▶ ENTRIES SHOWN

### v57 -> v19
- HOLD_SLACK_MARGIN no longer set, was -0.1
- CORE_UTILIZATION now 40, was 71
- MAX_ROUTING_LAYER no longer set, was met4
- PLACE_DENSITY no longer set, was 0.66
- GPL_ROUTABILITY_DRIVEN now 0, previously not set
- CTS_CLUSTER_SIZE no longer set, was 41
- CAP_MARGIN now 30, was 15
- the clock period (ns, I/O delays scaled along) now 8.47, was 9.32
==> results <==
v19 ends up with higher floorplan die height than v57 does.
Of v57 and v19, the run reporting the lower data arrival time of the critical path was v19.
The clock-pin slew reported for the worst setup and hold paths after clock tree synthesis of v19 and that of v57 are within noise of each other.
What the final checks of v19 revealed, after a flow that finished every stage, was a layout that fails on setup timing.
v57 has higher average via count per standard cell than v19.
==> run a: inputs <==
==> flow/design.v <==
`timescale 1ns/10ps
module MBF(CLK, RESET, IN_VALID, IN_DATA, X_DATA, Y_DATA, OUT_VALID);
input   CLK;
input   RESET;
input   IN_VALID;
input       [12:0]  IN_DATA;
output  reg [12:0]  X_DATA;
output  reg [12:0]  Y_DATA;
output  reg         OUT_VALID;
reg [5:0] data_cnt;
reg [12:0] s[0:10];
reg [12:0] in_data;
reg [33:0] y_h[0:11];
reg [33:0] y_l[0:11];
wire [17:0] H0, H1, H2, H3, H4, H5, H6, H7, H8, H9, H10, H11;
wire [17:0] L0, L1, L2, L3, L4, L5, L6, L7, L8, L9, L10, L11;
assign H0 = 18'd110592;
assign H1 = 18'd77824;
assign H2 = 18'd20480;
assign H3 = 18'd36864;
assign H4 = 18'd86016;
assign H5 = 18'd69632;
assign H6 = 18'd65536;
assign H7 = 18'd77824;
assign H8 = 18'd45056;
assign H9 = 18'd49152;
assign H10 = 18'd65536;
assign H11 = 18'd126976;
assign L0 = 18'd57344;
assign L1 = 18'd16384;
assign L2 = 18'd12288;
assign L3 = 18'd4096;
assign L4 = 18'd65536;
assign L5 = 18'd57344;
assign L6 = 18'd114688;
assign L7 = 18'd65536;
assign L8 = 18'd126976;
assign L9 = 18'd114688;
assign L10 = 18'd126976;
assign L11 = 18'd69632;
always@(posedge RESET or posedge CLK)
begin
    if (RESET) begin
        in_data <= 13'b0;
        s[0] <= 13'b0;
		s[1] <= 13'b0;
		s[2] <= 13'b0;
		s[3] <= 13'b0;
		s[4] <= 13'b0;
		s[5] <= 13'b0;	
		s[6] <= 13'b0;
		s[7] <= 13'b0;
		s[8] <= 13'b0;
		s[9] <= 13'b0;
		s[10] <= 13'b0;
 		y_h[0] <= 34'b0;
		y_h[1] <= 34'b0;
		y_h[2] <= 34'b0;
		y_h[3] <= 34'b0;
		y_h[4] <= 34'b0;
		y_h[5] <= 34'b0;	
		y_h[6] <= 34'b0;
		y_h[7] <= 34'b0;
		y_h[8] <= 34'b0;
		y_h[9] <= 34'b0;
		y_h[10] <= 34'b0;
		y_h[11] <= 34'b0;
		y_l[0] <= 34'b0;
		y_l[1] <= 34'b0;
		y_l[2] <= 34'b0;
		y_l[3] <= 34'b0;
		y_l[4] <= 34'b0;
		y_l[5] <= 34'b0;	
		y_l[6] <= 34'b0;
		y_l[7] <= 34'b0;
		y_l[8] <= 34'b0;
		y_l[9] <= 34'b0;
		y_l[10] <= 34'b0;
		y_l[11] <= 34'b0;
    end else begin
        in_data <= (IN_VALID) ? IN_DATA : 13'b0;
		s[0] <= in_data;
		s[1] <= s[0];
		s[2] <= s[1];
		s[3] <= s[2];
		s[4] <= s[3];
		s[5] <= s[4];
		s[6] <= s[5];
		s[7] <= s[6];
		s[8] <= s[7];
		s[9] <= s[8];
		s[10] <= s[9];
		y_h[0] <= H0 * in_data;
		y_h[1] <= H1 * s[0];
        y_h[2] <= H2 * s[1];
        y_h[3] <= H3 * s[2];
        y_h[4] <= H4 * s[3];
        y_h[5] <= H5 * s[4];
        y_h[6] <= H6 * s[5];
        y_h[7] <= H7 * s[6];
        y_h[8] <= H8 * s[7];
        y_h[9] <= H9 * s[8];
        y_h[10] <= H10 * s[9];
        y_h[11] <= H11 * s[10];
		y_l[0] <= L0 * in_data;
		y_l[1] <= L1 * s[0];
        y_l[2] <= L2 * s[1];
        y_l[3] <= L3 * s[2];
        y_l[4] <= L4 * s[3];
        y_l[5] <= L5 * s[4];
        y_l[6] <= L6 * s[5];
        y_l[7] <= L7 * s[6];
        y_l[8] <= L8 * s[7];
        y_l[9] <= L9 * s[8];
        y_l[10] <= L10 * s[9];
        y_l[11] <= L11 * s[10];
    end
end
reg [12:0] fk_x;
reg [12:0] fk_y;
always @ (posedge RESET or posedge CLK)
begin
	if (RESET) begin
		X_DATA <= 13'b0;
		Y_DATA <= 13'b0;
		fk_x <= 13'b0;
		fk_y <= 13'b0;
		OUT_VALID <= 1'b0;
	end else begin
		fk_y <= (((y_h[0] + y_h[1] + y_h[2] + y_h[3] + y_h[4] + y_h[5] + y_h[6] + y_h[7] + y_h[8] + y_h[9] + y_h[10] + y_h[11]) >> 20) & 14'd1) ? 
				(((y_h[0] + y_h[1] + y_h[2] + y_h[3] + y_h[4] + y_h[5] + y_h[6] + y_h[7] + y_h[8] + y_h[9] + y_h[10] + y_h[11]) >> 20) + 1'b1) >> 1 :
				((y_h[0] + y_h[1] + y_h[2] + y_h[3] + y_h[4] + y_h[5] + y_h[6] + y_h[7] + y_h[8] + y_h[9] + y_h[10] + y_h[11]) >> 21);
		fk_x <= (((y_l[0] + y_l[1] + y_l[2] + y_l[3] + y_l[4] + y_l[5] + y_l[6] + y_l[7] + y_l[8] + y_l[9] + y_l[10] + y_l[11]) >> 20) & 14'd1) ? 
				(((y_l[0] + y_l[1] + y_l[2] + y_l[3] + y_l[4] + y_l[5] + y_l[6] + y_l[7] + y_l[8] + y_l[9] + y_l[10] + y_l[11]) >> 20) + 1'b1) >> 1 :
				((y_l[0] + y_l[1] + y_l[2] + y_l[3] + y_l[4] + y_l[5] + y_l[6] + y_l[7] + y_l[8] + y_l[9] + y_l[10] + y_l[11]) >> 21);
		X_DATA <= fk_x;
		Y_DATA <= fk_y;
		OUT_VALID <= (fk_x) ? 1'b1 : 1'b0;
	end
end
endmodule
Design my_chip, start of the top module:
module my_chip (
    input logic [11:0] io_in,  
    output logic [11:0] io_out,  
    input logic clock,
    input logic reset  
);
Settings: LEC_CHECK=0, CAP_MARGIN=20, CELL_PAD_IN_SITES_GLOBAL_PLACEMENT=2, CORE_MARGIN=2, CORE_UTILIZATION=49, CTS_CLUSTER_SIZE=70, GPL_ROUTABILITY_DRIVEN=1, MIN_ROUTING_LAYER=met1, PLACE_DENSITY_LB_ADDON=0.13, SETUP_SLACK_MARGIN=0.58, SLEW_MARGIN=30; clock period 4.46 ns.
run.sh (not shown) runs the stock make flow with config.mk's settings and CLKGATE_MAP_FILE=.
The baseline finished with timing, DRC and antenna clean.
Rerun with:
- CELL_PAD_IN_SITES_GLOBAL_PLACEMENT: 2 -> unset
- CORE_UTILIZATION: 49 -> 53
- CTS_CLUSTER_DIAMETER: unset -> 331
- CTS_CLUSTER_SIZE: 70 -> 17
- GPL_ROUTABILITY_DRIVEN: 1 -> unset
- MAX_ROUTING_LAYER: unset -> met4
- MIN_ROUTING_LAYER: met1 -> unset
- PLACE_DENSITY: unset -> 0.42
- PLACE_DENSITY_LB_ADDON: 0.13 -> unset
- SETUP_SLACK_MARGIN: 0.58 -> unset
- SLEW_MARGIN: 30 -> 20
- clock period: 4.46 -> 10.0 ns (I/O delays scaled with it)
After rerunning: Flip-flop count is unchanged. Clock-buffer cell count is lower by 41. Core utilization is lower by 0.11 points. Synthesized cell count stays the same. Design area is lower by 7.5%. Sequential share of layout area is higher by 2.8 points. Cell count is lower by 5.4%. Die area is lower by 7.4%. Non-clock buffer count is lower by 81.
Rerun with:
- CORE_UTILIZATION: 53 -> 66
- CTS_CLUSTER_DIAMETER: 331 -> unset
- CTS_CLUSTER_SIZE: 17 -> unset
- MAX_ROUTING_LAYER: met4 -> unset
- PLACE_DENSITY: 0.42 -> unset
- clock period: 10.0 -> 6.86 ns (I/O delays scaled with it)
=> The changed run completed without violations; setup slack degrades by 2.3 ns; via count rose by 3.5%; register-to-register slack degrades by 3.1 ns; first-iteration DRC count rose by 8.5%; critical path depth does not change; clock-buffer cell count rose by 29; power rose by 71%.
Rerun with:
- CAP_MARGIN: 20 -> 40
- CORE_UTILIZATION: 66 -> 72
- CTS_CLUSTER_DIAMETER: unset -> 51
- CTS_CLUSTER_SIZE: unset -> 24
- PLACE_DENSITY: unset -> 0.67
- clock period: 6.86 -> 9.03 ns (I/O delays scaled with it)
Core utilization rises by 6.6 points.
Worst hold slack improved by 0.0059 ns.
Routed wire length rises by 1.5%.
Global-route usage rises by 3.6 points.
Count of clock-buffer cells in the layout falls by 18.
Cell area stays flat.
Setup slack improved by 1.7 ns.
Combinational power falls by 18%.
Sequential power falls by 24%.
Via count rises by 1.4%.

========
## run A
my_chip again, from the RTL that the note above started with.
export LEC_CHECK = 0
export CAP_MARGIN = 25
export CELL_PAD_IN_SITES_DETAIL_PLACEMENT = 2
export CELL_PAD_IN_SITES_GLOBAL_PLACEMENT = 3
export CORE_ASPECT_RATIO = 0.75
export CORE_MARGIN = 5
export CORE_UTILIZATION = 40
export CTS_CLUSTER_DIAMETER = 106
export GPL_TIMING_DRIVEN = 0
export HOLD_SLACK_MARGIN = -0.07
export MAX_ROUTING_LAYER = met5
export MIN_ROUTING_LAYER = met2
export SLEW_MARGIN = 20
export TNS_END_PERCENT = 45
create_clock -name core_clock -period 4.49 [get_ports {clock}]
From the logs: run A reached the end of the flow and failed the layout checks with negative setup slack.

▶ TASK OBJECTIVE
As the answer, set down only the lines from the data above between the one holding "run.sh (not shown)" and the one holding "- clock period: 4.46", inclusive, exactly as they read.

▶ EXERCISE OUTPUT
run.sh (not shown) runs the stock make flow with config.mk's settings and CLKGATE_MAP_FILE=.
The baseline finished with timing, DRC and antenna clean.
Rerun with:
- CELL_PAD_IN_SITES_GLOBAL_PLACEMENT: 2 -> unset
- CORE_UTILIZATION: 49 -> 53
- CTS_CLUSTER_DIAMETER: unset -> 331
- CTS_CLUSTER_SIZE: 70 -> 17
- GPL_ROUTABILITY_DRIVEN: 1 -> unset
- MAX_ROUTING_LAYER: unset -> met4
- MIN_ROUTING_LAYER: met1 -> unset
- PLACE_DENSITY: unset -> 0.42
- PLACE_DENSITY_LB_ADDON: 0.13 -> unset
- SETUP_SLACK_MARGIN: 0.58 -> unset
- SLEW_MARGIN: 30 -> 20
- clock period: 4.46 -> 10.0 ns (I/O delays scaled with it)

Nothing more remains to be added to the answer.